Saturday, March 18, 2006

APOPHAINESTHAI TA PHAINOMENA
(To let what show itself be seen from itself, just as it shows itself from itself applied to man, world, God and myself)
by: Peter Miles


Life is a journey into a mystery in which life itself is a baffling thing. The mystery of life is a dynamic path on which each of us is journeying into the unknown recesses of our own being. We are cruising life’s highway searching and hoping to find some answers to the various questions that have been puzzling us. So I thought, that life is always this way, a continuous search for meaning and solutions for the many questions that come our way.
And so, we pack our bags, making ourselves ready for a journey of a lifetime, to find meaning in this road called life. Hence, crammed in our life’s luggage are questions like: Who am I? Why am I here? Is there meaning in this thing called life? If so, how can I find it? What am I going to do with this life? What has life to offer me? Where am I going? What happens when I die? Is there something we can look forward to after this life? Is there somebody out there? Is there God? These are only some of the questions we stuff inside our luggage in the journey to life.

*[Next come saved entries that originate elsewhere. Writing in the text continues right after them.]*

`src/assert_macros.svh`:
```
// ----------------------------------------------------------------------------
// assert_macros.svh
// Assertion wrappers used by the RTL; they drop out under SYNTHESIS.
// ----------------------------------------------------------------------------
`ifndef ASSERT_MACROS_SVH
`define ASSERT_MACROS_SVH

`ifndef SYNTHESIS
// Clocked property, disabled while reset is asserted (reset is active low).
`define ASSERT_CLK(lbl, clk, rst_n, prop, msg) \
  lbl: assert property (@(posedge clk) disable iff (!rst_n) prop) else $error(msg);
// Clocked property checked at every edge, including during reset.
`define ASSERT_ALWAYS(lbl, clk, prop, msg) \
  lbl: assert property (@(posedge clk) prop) else $error(msg);
`else
`define ASSERT_CLK(lbl, clk, rst_n, prop, msg)
`define ASSERT_ALWAYS(lbl, clk, prop, msg)
`endif

`endif

```
`src/kdmh_pkg.sv`:
```
// ----------------------------------------------------------------------------
// kdmh_pkg
// Types and constants of the multi-key debouncer with hold levels.
// ----------------------------------------------------------------------------
package kdmh_pkg;

  localparam int NUM_KEYS    = 3;
  localparam int COUNT_WIDTH = 16;
  localparam int CONTACTS    = 4;
  localparam int TICK_W      = 16;
  localparam int KEY_IDX_W   = 2;
  localparam int CFG_IDX_W   = 3;
  localparam int CMP_W       = (COUNT_WIDTH > TICK_W) ? COUNT_WIDTH : TICK_W;

  typedef enum logic [2:0] {
    EV_NONE    = 3'd0,
    EV_PRESS   = 3'd1,
    EV_HOLD1   = 3'd2,
    EV_HOLD2   = 3'd3,
    EV_HOLD3   = 3'd4,
    EV_RELEASE = 3'd5
  } event_e;

  typedef enum logic [CFG_IDX_W-1:0] {
    CFG_DEBOUNCE    = 3'd0,
    CFG_HOLD1       = 3'd1,
    CFG_HOLD2       = 3'd2,
    CFG_HOLD3       = 3'd3,
    CFG_HOLD_LEVELS = 3'd4
  } cfg_reg_e;

  typedef struct packed {
    logic [KEY_IDX_W-1:0] key_index;
    logic [3:0]           key_contacts;
    logic                 error_active;
    logic                 power_on;
  } kdmh_in_t;

  typedef struct packed {
    logic [2:0] event_code;
    logic       key_enabled;
    logic       key_confirmed;
  } kdmh_out_t;

  typedef struct packed {
    logic [TICK_W-1:0] debounce_ticks;
    logic [TICK_W-1:0] hold1_ticks;
    logic [TICK_W-1:0] hold2_ticks;
    logic [TICK_W-1:0] hold3_ticks;
    logic [1:0]        hold_levels;
  } kdmh_cfg_t;

  typedef struct packed {
    logic                        enabled;
    logic                        err_latch;
    logic                        touch;
    logic                        confirmed;
    logic [2:0]                  hold_flags;
    logic [COUNT_WIDTH-1:0]      deb_cnt;
    logic [2:0][COUNT_WIDTH-1:0] hold_cnt;
  } key_state_t;

endpackage

```
`src/kdmh_cfg.sv`:
```
// ----------------------------------------------------------------------------
// kdmh_cfg
// Configuration register file: tick thresholds and number of hold levels.
// ----------------------------------------------------------------------------
module kdmh_cfg
  import kdmh_pkg::*;
(
  input  logic                 clk_i,
  input  logic                 rst_ni,
  input  logic                 wr_en_i,
  input  logic [CFG_IDX_W-1:0] wr_index_i,
  input  logic [TICK_W-1:0]    wr_data_i,
  output kdmh_cfg_t            cfg_o
);

  kdmh_cfg_t cfg_q, cfg_d;

  always_comb begin
    cfg_d = cfg_q;
    if (wr_en_i) begin
      unique case (cfg_reg_e'(wr_index_i))
        CFG_DEBOUNCE:    cfg_d.debounce_ticks = wr_data_i;
        CFG_HOLD1:       cfg_d.hold1_ticks    = wr_data_i;
        CFG_HOLD2:       cfg_d.hold2_ticks    = wr_data_i;
        CFG_HOLD3:       cfg_d.hold3_ticks    = wr_data_i;
        CFG_HOLD_LEVELS: cfg_d.hold_levels    = wr_data_i[1:0];
        default:         cfg_d = cfg_q;
      endcase
    end
  end

  always_ff @(posedge clk_i or negedge rst_ni) begin
    if (!rst_ni) begin
      cfg_q.debounce_ticks <= TICK_W'(5);
      cfg_q.hold1_ticks    <= TICK_W'(100);
      cfg_q.hold2_ticks    <= TICK_W'(300);
      cfg_q.hold3_ticks    <= TICK_W'(500);
      cfg_q.hold_levels    <= 2'd3;
    end else begin
      cfg_q <= cfg_d;
    end
  end

  assign cfg_o = cfg_q;

endmodule

```
`src/kdmh_step.sv`:
```
// ----------------------------------------------------------------------------
// kdmh_step
// Next-state and event logic for one tick of one key.
// ----------------------------------------------------------------------------
module kdmh_step
  import kdmh_pkg::*;
(
  input  kdmh_cfg_t  cfg_i,
  input  key_state_t key_i,
  input  kdmh_in_t   tick_i,
  output key_state_t key_o,
  output event_e     event_o
);

  function automatic logic [COUNT_WIDTH-1:0] bump(input logic [COUNT_WIDTH-1:0] c);
    return (c == {COUNT_WIDTH{1'b1}}) ? c : c + COUNT_WIDTH'(1);
  endfunction

  function automatic logic reached(input logic [COUNT_WIDTH-1:0] c,
                                   input logic [TICK_W-1:0]      thr);
    return CMP_W'(c) >= CMP_W'(thr);
  endfunction

  logic [COUNT_WIDTH-1:0] deb_inc;
  logic [COUNT_WIDTH-1:0] h0_inc, h1_inc, h2_inc;
  logic                   lvl2_on, lvl3_on;

  assign deb_inc = bump(key_i.deb_cnt);
  assign h0_inc  = bump(key_i.hold_cnt[0]);
  assign h1_inc  = bump(key_i.hold_cnt[1]);
  assign h2_inc  = bump(key_i.hold_cnt[2]);
  // A level setting of zero behaves as one level.
  assign lvl2_on = cfg_i.hold_levels >= 2'd2;
  assign lvl3_on = cfg_i.hold_levels == 2'd3;

  always_comb begin
    key_o   = key_i;
    event_o = EV_NONE;
    if (!key_i.enabled) begin
      if (tick_i.power_on) begin
        key_o.enabled = 1'b1;
      end
    end else begin
      if (!tick_i.error_active) begin
        key_o.err_latch = 1'b0;
        key_o.touch     = |tick_i.key_contacts[CONTACTS-1:0];
      end else if (!key_i.err_latch) begin
        // First errored tick forces a confirmed state so a release follows.
        key_o.err_latch = 1'b1;
        key_o.touch     = 1'b0;
        key_o.confirmed = 1'b1;
      end

      if (key_o.touch) begin
        if (!key_o.confirmed) begin
          key_o.deb_cnt = deb_inc;
          if (reached(deb_inc, cfg_i.debounce_ticks)) begin
            key_o.deb_cnt   = '0;
            key_o.confirmed = 1'b1;
            event_o         = EV_PRESS;
          end
        end else if (!key_i.hold_flags[0]) begin
          key_o.hold_cnt[0] = h0_inc;
          if (reached(h0_inc, cfg_i.hold1_ticks)) begin
            key_o.hold_cnt[0]    = '0;
            key_o.hold_flags[0]  = 1'b1;
            event_o              = EV_HOLD1;
          end
        end else if (lvl2_on) begin
          if (!key_i.hold_flags[1]) begin
            key_o.hold_cnt[1] = h1_inc;
            if (reached(h1_inc, cfg_i.hold2_ticks)) begin
              key_o.hold_cnt[1]   = '0;
              key_o.hold_flags[1] = 1'b1;
              event_o             = EV_HOLD2;
            end
          end else if (lvl3_on && !key_i.hold_flags[2]) begin
            key_o.hold_cnt[2] = h2_inc;
            if (reached(h2_inc, cfg_i.hold3_ticks)) begin
              key_o.hold_cnt[2]   = '0;
              key_o.hold_flags[2] = 1'b1;
              event_o             = EV_HOLD3;
            end
          end
        end
      end else if (key_o.confirmed) begin
        key_o.deb_cnt = deb_inc;
        if (reached(deb_inc, cfg_i.debounce_ticks)) begin
          key_o.deb_cnt    = '0;
          key_o.confirmed  = 1'b0;
          key_o.hold_flags = '0;
          key_o.hold_cnt   = '0;
          event_o          = EV_RELEASE;
        end
      end
    end
  end

endmodule

```
`src/key_debounce_multi_hold.sv`:
```
// ----------------------------------------------------------------------------
// key_debounce_multi_hold
// Per-key push-button debouncer with press, three hold levels and release.
// ----------------------------------------------------------------------------
// Usage:
//   Each input word is one tick for the key named by key_index. It carries
//   the raw contact bits, the system error flag and the power-on flag.
//   Every input word yields exactly one output word with the event code
//   (none, press, hold1..3, release) and the key's enabled and debounced
//   state after that tick. An out-of-range key index gives an all-zero word.
//   A word passes from the input register, through the per-key state
//   update, into the output register. One word is taken per cycle while
//   the receiver keeps up, also for runs of ticks on one key, since each
//   key's state is read, updated and written back as the word leaves the
//   input register. When the receiver stalls, the output register holds its
//   word and the input register takes one more word before in_ready_o drops.
//   Configuration writes are always ready and take effect on the next cycle;
//   the user must make them while no word is in flight, as the block does
//   not enforce this. Reset clears all key state and both stages and loads
//   the default thresholds (debounce 5, hold 100/300/500, three levels).
// ----------------------------------------------------------------------------
`include "assert_macros.svh"

module key_debounce_multi_hold
  import kdmh_pkg::*;
(
  input  logic                 clk_i,
  input  logic                 rst_ni,
  input  logic                 in_valid_i,
  output logic                 in_ready_o,
  input  kdmh_in_t             in_data_i,
  output logic                 out_valid_o,
  input  logic                 out_ready_i,
  output kdmh_out_t            out_data_o,
  input  logic                 cfg_valid_i,
  output logic                 cfg_ready_o,
  input  logic [CFG_IDX_W-1:0] cfg_index_i,
  input  logic [TICK_W-1:0]    cfg_data_i
);

  kdmh_cfg_t  cfg;
  key_state_t key_q [NUM_KEYS];
  key_state_t cur_key, nxt_key;
  event_e     step_event;

  logic       s1_valid_q;
  kdmh_in_t   s1_data_q;
  logic       out_valid_q;
  kdmh_out_t  out_data_q, out_data_d;
  logic       s1_fire, in_fire, key_in_range;

  assign cfg_ready_o = 1'b1;

  kdmh_cfg u_cfg (
    .clk_i      (clk_i),
    .rst_ni     (rst_ni),
    .wr_en_i    (cfg_valid_i),
    .wr_index_i (cfg_index_i),
    .wr_data_i  (cfg_data_i),
    .cfg_o      (cfg)
  );

  assign s1_fire    = s1_valid_q && (!out_valid_q || out_ready_i);
  assign in_ready_o = !s1_valid_q || s1_fire;
  assign in_fire    = in_valid_i && in_ready_o;

  assign key_in_range = 32'(s1_data_q.key_index) < NUM_KEYS;

  always_comb begin
    cur_key = '0;
    for (int k = 0; k < NUM_KEYS; k++) begin
      if (32'(s1_data_q.key_index) == k) begin
        cur_key = key_q[k];
      end
    end
  end

  kdmh_step u_step (
    .cfg_i   (cfg),
    .key_i   (cur_key),
    .tick_i  (s1_data_q),
    .key_o   (nxt_key),
    .event_o (step_event)
  );

  always_comb begin
    out_data_d = '0;
    if (key_in_range) begin
      out_data_d.event_code    = step_event;
      out_data_d.key_enabled   = nxt_key.enabled;
      out_data_d.key_confirmed = nxt_key.confirmed;
    end
  end

  always_ff @(posedge clk_i or negedge rst_ni) begin
    if (!rst_ni) begin
      s1_valid_q  <= 1'b0;
      out_valid_q <= 1'b0;
    end else begin
      if (in_fire) begin
        s1_valid_q <= 1'b1;
      end else if (s1_fire) begin
        s1_valid_q <= 1'b0;
      end
      if (s1_fire) begin
        out_valid_q <= 1'b1;
      end else if (out_ready_i) begin
        out_valid_q <= 1'b0;
      end
    end
  end

  always_ff @(posedge clk_i) begin
    if (in_fire) begin
      s1_data_q <= in_data_i;
    end
    if (s1_fire) begin
      out_data_q <= out_data_d;
    end
  end

  always_ff @(posedge clk_i or negedge rst_ni) begin
    if (!rst_ni) begin
      for (int k = 0; k < NUM_KEYS; k++) begin
        key_q[k] <= '0;
      end
    end else if (s1_fire) begin
      for (int k = 0; k < NUM_KEYS; k++) begin
        if (32'(s1_data_q.key_index) == k) begin
          key_q[k] <= nxt_key;
        end
      end
    end
  end

  assign out_valid_o = out_valid_q;
  assign out_data_o  = out_data_q;

  // A word leaving the input register always lands in the output register.
  `ASSERT_CLK(a_fire_fills_out, clk_i, rst_ni, s1_fire |=> out_valid_q, "s1 word lost")
  // Events are only reported for keys that are already enabled.
  `ASSERT_CLK(a_event_enabled, clk_i, rst_ni,
    out_valid_q && (out_data_q.event_code != EV_NONE) |-> out_data_q.key_enabled,
    "event on a disabled key")

  for (genvar g = 0; g < NUM_KEYS; g++) begin : g_key_chk
    // Hold levels only exist while the key is confirmed pressed.
    `ASSERT_ALWAYS(a_hold_needs_conf, clk_i,
      (key_q[g].hold_flags != 3'b000) |-> key_q[g].confirmed,
      "hold flag set without confirmed press")
    // A disabled key never carries a confirmed state.
    `ASSERT_ALWAYS(a_conf_needs_en, clk_i,
      key_q[g].confirmed |-> key_q[g].enabled, "confirmed key not enabled")
  end

endmodule

```
===== src/rtl/wsrp_pkg.sv =====
// ----------------------------------------------------------------------------
// Wi-Fi scan reply parser package
// Types, codes and character constants shared by the parser modules.
// ----------------------------------------------------------------------------
package wsrp_pkg;

  typedef enum logic [2:0] {
    ST_IDLE,
    ST_SCAN_RD,
    ST_SCAN_CHK,
    ST_JUDGE,
    ST_HDR,
    ST_CHAR_RD,
    ST_CHAR,
    ST_ONE
  } state_e;

  typedef enum logic [2:0] {
    PH_SP,
    PH_SIG,
    PH_SEC,
    PH_REST,
    PH_FAIL
  } phase_e;

  localparam logic [1:0] ACT_BYTE  = 2'd0;
  localparam logic [1:0] ACT_TICK  = 2'd1;
  localparam logic [1:0] ACT_START = 2'd2;

  localparam logic [2:0] KIND_HDR     = 3'd0;
  localparam logic [2:0] KIND_SSID    = 3'd1;
  localparam logic [2:0] KIND_BSSID   = 3'd2;
  localparam logic [2:0] KIND_DONE    = 3'd3;
  localparam logic [2:0] KIND_ERROR   = 3'd4;
  localparam logic [2:0] KIND_TIMEOUT = 3'd5;

  localparam int TIMER_W = 20;
  localparam int MAX_W   = 8;
  localparam int CFG_W   = 20;
  localparam int CNT_W   = 16;
  localparam int SLEN_W  = 6;

  localparam logic CFG_TIMEOUT = 1'b0;
  localparam logic CFG_MAX     = 1'b1;

  localparam logic [TIMER_W-1:0] TIMER_TOP   = '1;
  localparam logic [CNT_W-1:0]   CNT_TOP     = '1;
  localparam logic [TIMER_W-1:0] TIMEOUT_RST = 20'd18000;
  localparam logic [MAX_W-1:0]   MAX_RST     = 8'd20;

  localparam int SSID_MAX    = 32;
  localparam int BSSID_CHARS = 17;
  localparam int REST_MIN    = 19;
  localparam logic [7:0] RSSI_OFFSET = 8'd100;

  localparam logic [7:0] CH_LF    = 8'h0A;
  localparam logic [7:0] CH_CR    = 8'h0D;
  localparam logic [7:0] CH_SPACE = 8'h20;
  localparam logic [7:0] CH_COMMA = 8'h2C;
  localparam logic [7:0] CH_ZERO  = 8'h30;
  localparam logic [7:0] CH_NINE  = 8'h39;

  function automatic logic [7:0] prefix_char(input logic [2:0] i);
    logic [7:0] c;
    case (i)
      3'd0: c = "+";
      3'd1: c = "Q";
      3'd2: c = "W";
      3'd3: c = "S";
      3'd4: c = "C";
      3'd5: c = "A";
      3'd6: c = "N";
      default: c = ":";
    endcase
    return c;
  endfunction

  function automatic logic [7:0] ok_char(input logic i);
    return i ? 8'h4B : 8'h4F;
  endfunction

  function automatic logic [7:0] error_char(input logic [2:0] i);
    logic [7:0] c;
    case (i)
      3'd0: c = "E";
      3'd1: c = "R";
      3'd2: c = "R";
      3'd3: c = "O";
      default: c = "R";
    endcase
    return c;
  endfunction

endpackage


===== src/rtl/wsrp_line_mem.sv =====
// ----------------------------------------------------------------------------
// Line memory
// One write port and one registered read port holding the current line.
// ----------------------------------------------------------------------------
module wsrp_line_mem #(
  parameter int DEPTH = 127,
  parameter int AW    = 7
) (
  input  logic          clk_i,
  input  logic          we_i,
  input  logic [AW-1:0] waddr_i,
  input  logic [7:0]    wdata_i,
  input  logic          re_i,
  input  logic [AW-1:0] raddr_i,
  output logic [7:0]    rdata_o
);

  logic [7:0] mem_q [DEPTH];
  logic [7:0] rdata_q;

  always_ff @(posedge clk_i) begin
    if (we_i) begin
      mem_q[waddr_i] <= wdata_i;
    end
  end

  always_ff @(posedge clk_i) begin
    if (re_i) begin
      rdata_q <= mem_q[raddr_i];
    end
  end

  assign rdata_o = rdata_q;

endmodule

Thus, here I am, scouting for answers in life’s busy highway awkwardly because of the several heavy baggages that I am carrying in this journey. So in the midst of the hustles and bustles of life’s pathways, I grow tired and preoccupied in my search for answers that I miss the joy and excitement of the journey. I stop by the roadside of life and start reflecting on what I am doing. I am too engrossed seeking myself that I realize I am just creating a self that is unfamiliar and strange to me. Realizing that it’s not me anymore, it comes to my senses that in order to fully grasp who am I, have to let go of myself and allow it, in its time to unfold before me. To let my true self be shown from itself, just as it show its realness from itself. In order for me to see my true self, I have to see it as it unfolds and opens in front me. I realize that in not searching for the answers to the questions in life, the answers came to me. Sometimes we are so much engrossed in looking for the answers that we forget what the question is. Through the revelation of myself, my life becomes the answer to its own question. In my dealing with other people, I do the same, instead of having a constructed and conclusive idea about someone, I should allow other people to reveal themselves to me just as seen from itself. I believe that in this manner I would see their true self unfold before me, leading me to understand them better and deal with them without biases and prejudices.
It’s also the same way of how I understand the world around me. Since reality to me seems to be very mysterious, I made my own concept of reality, my own worldview, making the world fit to my own needs and cares. Slowly I understood that this is not the world I am looking for and I found my life meaningless in this made-up, make believe world of mine. So I pondered, that in order to find the true meaning of this world, I should forego my own concepts of the world, living this reality here and now as it slowly reveals itself to me. Life is best understood if I allow myself to be absorbed and subsumed by its whole. As reality overwhelms me, I become part of that reality and gradually its very essence seeps in the recesses of my own being. Therefore, making me fully aware of Reality as it is, being seen from itself, just as it shows itself from itself. As always, on my way of searching for the meaning of life, I end up seeking God. But as my journey of looking for God continues, the more I get lost in the way. In my journey of finding for answers of who God is, I wind up lost in the different ideas of God that I found, leading me farther and farther away from the real Supreme Being. For the more I discover something about Him, the more I become confused. Thus in the midst of my confusion, I dismiss my preconceived ideas about Him and permit Him to seek and find me instead. As I allow him to dawn into my life, His light is like the wonderful aurora enveloping the evening of my life, lighting up my morning. For instead of me seeking Him, He searched my heart and revealed Himself to me. I know that He came into my life, for my life has become fuller than ever. I experience this fullness of life only through Him, with Him and in Him. For He came and shared his life to me, for this I have come to know Him in His fullest for He has found me and revealed Himself to me as seen from Himself, just as He shows Himself from Himself.